** Opening SOURCE RECORDS block **

--- config.mk ---
export PLATFORM = sky130hd
export DESIGN_NAME = rwm_mode_ctrl
export DESIGN_NICKNAME = d
export VERILOG_FILES = /design/src/hw/rwm_pkg.sv /design/src/hw/rwm_mode_ctrl.sv
export SDC_FILE = /design/constraint.sdc
export NUM_CORES = 1
export LEC_CHECK = 0
export ABC_CLOCK_PERIOD_IN_PS = 4800
export BUFFER_PORTS_ARGS = -buffer_cell sky130_fd_sc_hd__buf_2
export CAP_MARGIN = 25
export CORE_ASPECT_RATIO = 1.75
export CORE_MARGIN = 5
export CORE_UTILIZATION = 35
export DETAILED_ROUTE_END_ITERATION = 8
export PLACE_DENSITY = 0.6
export SLEW_MARGIN = 30
export SYNTH_ARGS = -nofsm -noshare
export SYNTH_HDL_FRONTEND = slang
export SYNTH_SLANG_ARGS = --single-unit
--- constraint.sdc ---
create_clock -name I_CLK -period 4.8 [get_ports I_CLK]
set_clock_uncertainty 0.2 [all_clocks]
set_input_delay 0.96 -clock I_CLK [delete_from_list [all_inputs] [get_ports I_CLK]]
set_output_delay 0.96 -clock I_CLK [all_outputs]
set_load 0.01 [all_outputs]
File: config.mk
export PLATFORM = sky130hd
export DESIGN_NAME = amd_addr_decoder
export DESIGN_NICKNAME = d
export VERILOG_FILES = /design/src/amd_pkg.sv /design/src/amd_mode_decode.sv /design/src/amd_addr_decoder.sv
export VERILOG_INCLUDE_DIRS = /design/src /design/src/src
export SDC_FILE = /design/constraint.sdc
export NUM_CORES = 1
export LEC_CHECK = 0
export BUFFER_PORTS_ARGS = -buffer_cell sky130_fd_sc_hd__buf_2
export CELL_PAD_IN_SITES_DETAIL_PLACEMENT = 1
export CELL_PAD_IN_SITES_GLOBAL_PLACEMENT = 2
export CORE_MARGIN = 2
export CORE_UTILIZATION = 39
export CTS_CLUSTER_SIZE = 40
export DETAILED_ROUTE_END_ITERATION = 10
export PLACE_DENSITY_LB_ADDON = 0.12
export SETUP_SLACK_MARGIN = 0.4
export SYNTH_ARGS = -nofsm -noshare
export SYNTH_HDL_FRONTEND = slang
export SYNTH_SLANG_ARGS = --single-unit
File: constraint.sdc
create_clock -name clk -period 8.6 [get_ports clk]
set_input_delay 1.72 -clock clk [delete_from_list [all_inputs] [get_ports clk]]
set_output_delay 1.72 -clock clk [all_outputs]
set_load 0.005 [all_outputs]
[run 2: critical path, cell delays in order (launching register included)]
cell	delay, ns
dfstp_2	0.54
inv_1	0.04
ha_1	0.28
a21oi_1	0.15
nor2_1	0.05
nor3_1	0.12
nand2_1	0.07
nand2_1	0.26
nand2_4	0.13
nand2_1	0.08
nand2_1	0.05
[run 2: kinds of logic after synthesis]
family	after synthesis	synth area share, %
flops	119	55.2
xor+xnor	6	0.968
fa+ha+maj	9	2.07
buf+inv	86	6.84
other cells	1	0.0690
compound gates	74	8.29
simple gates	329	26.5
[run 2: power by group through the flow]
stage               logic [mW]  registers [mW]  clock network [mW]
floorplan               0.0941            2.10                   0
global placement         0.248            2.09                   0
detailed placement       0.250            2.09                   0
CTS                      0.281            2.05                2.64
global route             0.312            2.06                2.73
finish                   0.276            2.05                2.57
==> src/include/pm_seq_defs.svh <==
// Constants for the measurement power-mode sequencer.
// Included by the package, both ends and the link checker.
`ifndef PM_SEQ_DEFS_SVH
`define PM_SEQ_DEFS_SVH
`define CTRL_MEAS_ADDR     8'hf4
`define CONFIG_ADDR        8'hf5
`define MODE_LSB           0
`define MODE_W             2
`define STANDBY_LSB        5
`define STANDBY_W          3
`define MODE_SLEEP         2'h0
`define MODE_FORCED_A      2'h1
`define MODE_FORCED_B      2'h2
`define MODE_NORMAL        2'h3
`define STANDBY_RESET      3'h0
`define CLK_MHZ            100
`define STANDBY_HALF_MS_US 500
`define STANDBY_UNIT_US    62500
`define MEAS_CYCLES        32'd6400
`define WRITE_GAP_CYCLES   4'h2
`endif

==> src/include/pm_seq_pkg.sv <==
// Types for the sensor end of the power-mode sequencer.
// Assumes pm_seq_defs.svh is on the include path.
`include "pm_seq_defs.svh"
package pm_seq_pkg;
  typedef enum logic [1:0] {
    PM_SLEEP,
    PM_FORCED,
    PM_NORMAL
  } power_mode_t;

  typedef enum logic [1:0] {
    SEQ_IDLE,
    SEQ_MEASURE,
    SEQ_STANDBY
  } seq_state_t;
endpackage : pm_seq_pkg
### config.mk
export PLATFORM = sky130hd
export DESIGN_NAME = lsj_decoder
export DESIGN_NICKNAME = d
export VERILOG_FILES = /design/src/op_classifier.v /design/src/clock_counter.v /design/src/lsj_decoder.v
export VERILOG_INCLUDE_DIRS = /design/src
export SDC_FILE = /design/constraint.sdc
export NUM_CORES = 1
export LEC_CHECK = 0
export ABC_AREA = 1
export ABC_CLOCK_PERIOD_IN_PS = 6150
export BUFFER_PORTS_ARGS = -buffer_cell sky130_fd_sc_hd__buf_2
export CAP_MARGIN = 10
export CORE_UTILIZATION = 50
export CTS_BUF_LIST = sky130_fd_sc_hd__clkbuf_4 sky130_fd_sc_hd__clkbuf_8 sky130_fd_sc_hd__clkbuf_16
export DETAILED_ROUTE_END_ITERATION = 8
export PLACE_DENSITY = 0.74
export SLEW_MARGIN = 25
export SYNTH_ARGS = -nofsm -noshare
export SYNTH_HDL_FRONTEND = slang
export SYNTH_SLANG_ARGS = --single-unit
### constraint.sdc
create_clock -name mclk -period 6.15 [get_ports mclk]
set_clock_uncertainty 0.1 [all_clocks]
set_input_delay 0.9225 -clock mclk [delete_from_list [all_inputs] [get_ports mclk]]
set_output_delay 0.9225 -clock mclk [all_outputs]
set_load 0.005 [all_outputs]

** Closing SOURCE RECORDS block **

Go line by line through the records and copy those that contain the word "gates".

compound gates	74	8.29
simple gates	329	26.5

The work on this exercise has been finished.